量子电子学报, 2009, 26 (3): 257, 网络出版: 2010-05-24
碘代烷烃分子的C-I断键机理研究
C-I bond fission mechanism of alkyl iodides
光解动力学 碘代烷烃 离子速度成像 共振增强多光子电离 相对量子产率 photodissociation dynamics alkyl iodides velocity map ion imaging resonance-enhanced multiphoton ionization relative quantum yields
摘要
利用离子速度成像方法对碘代直链烷烃和环烷烃分子在267 nm下的光解断键机理进行了研究。 实验分析了激发态I*(5p2P1/2)和基态I(5p2P3/2)的离子影像, 得到其对应速度、角度分布的各向异性参数β值和相对量子产率ф(I)和ф(I*)。实验发现碘代直链烷烃和环烷烃分子 在吸收一个267nm 的光子后,都发生快速的C-I断键,直接解离生成激发态I*和基态I原子。与碘代直链烷烃相比,碘代环烷烃分子具有明显不同的角度分布特征, 碘代环烷烃分子基态的β值大于激发态。并且随着α碳原子上所取代的烷基变重, ф(I*)有变小的趋势。
Abstract
The photodissociation mechanism of long-chain alkyl iodides and cyclic alkyl iodides at 267 nm were studied using ion velocity imaging technique. Speed and angular distributions of corresponding photofragments were obtained by detecting ion images of I*(5p2P1/2) and I(5p2P3/2). Relative quantum yields ф(I) and ф(I*) were also obtained. Iodine fragments in this study were both produced via direct and rapid dissociation of C-I bond after absorbing one photon of 267 nm. Compared to long-chain alkyl iodides, cyclic alkyl iodides have obviously different characteristics of angular distributions which the value of anisotropy parameter β for I is bigger than that for I*. And as the alkyl group becomes heavier, ф(I*) tends to decrease.

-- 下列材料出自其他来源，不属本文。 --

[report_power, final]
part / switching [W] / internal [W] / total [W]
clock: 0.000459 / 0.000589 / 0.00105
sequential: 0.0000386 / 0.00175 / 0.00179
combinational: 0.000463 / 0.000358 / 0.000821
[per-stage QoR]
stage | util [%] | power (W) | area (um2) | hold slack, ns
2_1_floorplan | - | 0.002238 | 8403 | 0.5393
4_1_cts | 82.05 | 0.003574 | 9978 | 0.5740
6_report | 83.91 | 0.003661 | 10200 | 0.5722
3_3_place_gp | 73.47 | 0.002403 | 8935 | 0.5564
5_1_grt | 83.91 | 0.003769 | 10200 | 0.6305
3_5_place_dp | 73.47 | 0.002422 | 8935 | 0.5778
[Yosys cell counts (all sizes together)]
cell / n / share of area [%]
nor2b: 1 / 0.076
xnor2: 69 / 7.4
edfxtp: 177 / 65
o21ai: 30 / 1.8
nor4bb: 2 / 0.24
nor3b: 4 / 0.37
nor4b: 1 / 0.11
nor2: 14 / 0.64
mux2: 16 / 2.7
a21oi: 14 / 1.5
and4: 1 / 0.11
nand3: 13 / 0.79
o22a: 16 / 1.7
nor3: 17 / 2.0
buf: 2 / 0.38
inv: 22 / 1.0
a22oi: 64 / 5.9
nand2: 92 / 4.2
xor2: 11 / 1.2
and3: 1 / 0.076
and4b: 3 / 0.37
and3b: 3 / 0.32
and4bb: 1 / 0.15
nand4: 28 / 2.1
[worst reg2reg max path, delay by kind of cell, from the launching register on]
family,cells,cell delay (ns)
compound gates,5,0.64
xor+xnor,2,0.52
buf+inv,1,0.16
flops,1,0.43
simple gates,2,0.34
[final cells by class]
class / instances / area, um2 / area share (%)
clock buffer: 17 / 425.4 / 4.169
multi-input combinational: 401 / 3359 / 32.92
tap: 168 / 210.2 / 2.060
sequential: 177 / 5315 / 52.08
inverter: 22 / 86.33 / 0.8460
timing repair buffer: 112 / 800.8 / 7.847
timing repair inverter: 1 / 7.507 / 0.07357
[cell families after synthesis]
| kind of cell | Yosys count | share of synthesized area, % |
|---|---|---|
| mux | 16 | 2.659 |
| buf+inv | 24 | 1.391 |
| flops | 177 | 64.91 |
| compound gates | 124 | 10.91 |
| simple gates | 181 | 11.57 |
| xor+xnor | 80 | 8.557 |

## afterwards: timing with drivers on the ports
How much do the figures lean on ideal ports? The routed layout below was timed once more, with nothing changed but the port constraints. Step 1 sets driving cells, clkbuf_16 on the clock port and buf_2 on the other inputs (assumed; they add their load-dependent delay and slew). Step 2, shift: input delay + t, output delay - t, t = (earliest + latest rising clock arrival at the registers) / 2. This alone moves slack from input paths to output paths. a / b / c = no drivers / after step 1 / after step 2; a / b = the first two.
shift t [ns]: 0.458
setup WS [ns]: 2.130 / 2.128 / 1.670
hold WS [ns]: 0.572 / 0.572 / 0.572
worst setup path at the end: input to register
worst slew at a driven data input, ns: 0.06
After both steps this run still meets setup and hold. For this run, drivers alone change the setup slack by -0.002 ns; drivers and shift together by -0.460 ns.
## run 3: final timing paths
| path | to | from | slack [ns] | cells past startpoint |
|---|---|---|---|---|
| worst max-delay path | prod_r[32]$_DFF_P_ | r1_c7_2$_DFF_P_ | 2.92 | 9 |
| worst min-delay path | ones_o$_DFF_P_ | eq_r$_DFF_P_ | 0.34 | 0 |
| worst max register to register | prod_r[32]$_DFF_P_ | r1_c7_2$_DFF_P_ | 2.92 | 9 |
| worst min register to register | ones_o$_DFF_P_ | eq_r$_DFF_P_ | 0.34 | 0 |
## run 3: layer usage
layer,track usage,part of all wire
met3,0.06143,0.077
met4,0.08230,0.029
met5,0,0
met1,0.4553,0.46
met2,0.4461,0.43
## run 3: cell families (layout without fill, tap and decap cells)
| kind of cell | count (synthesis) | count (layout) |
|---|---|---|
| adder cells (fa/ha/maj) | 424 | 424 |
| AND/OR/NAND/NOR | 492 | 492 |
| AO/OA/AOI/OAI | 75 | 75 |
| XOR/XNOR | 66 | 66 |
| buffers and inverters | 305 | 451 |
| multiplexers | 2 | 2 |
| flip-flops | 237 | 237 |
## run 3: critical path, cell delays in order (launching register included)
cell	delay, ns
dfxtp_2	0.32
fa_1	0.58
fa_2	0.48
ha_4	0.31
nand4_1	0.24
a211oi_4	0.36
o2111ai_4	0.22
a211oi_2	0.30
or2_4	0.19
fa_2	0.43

王骏, 张蓉蓉, 刘玉柱, 张冰. 碘代烷烃分子的C-I断键机理研究[J]. 量子电子学报, 2009, 26(3): 257. WANG Jun, ZHANG Rong-rong, LIU Yu-zhu, ZHANG Bing. C-I bond fission mechanism of alkyl iodides[J]. Chinese Journal of Quantum Electronics, 2009, 26(3): 257.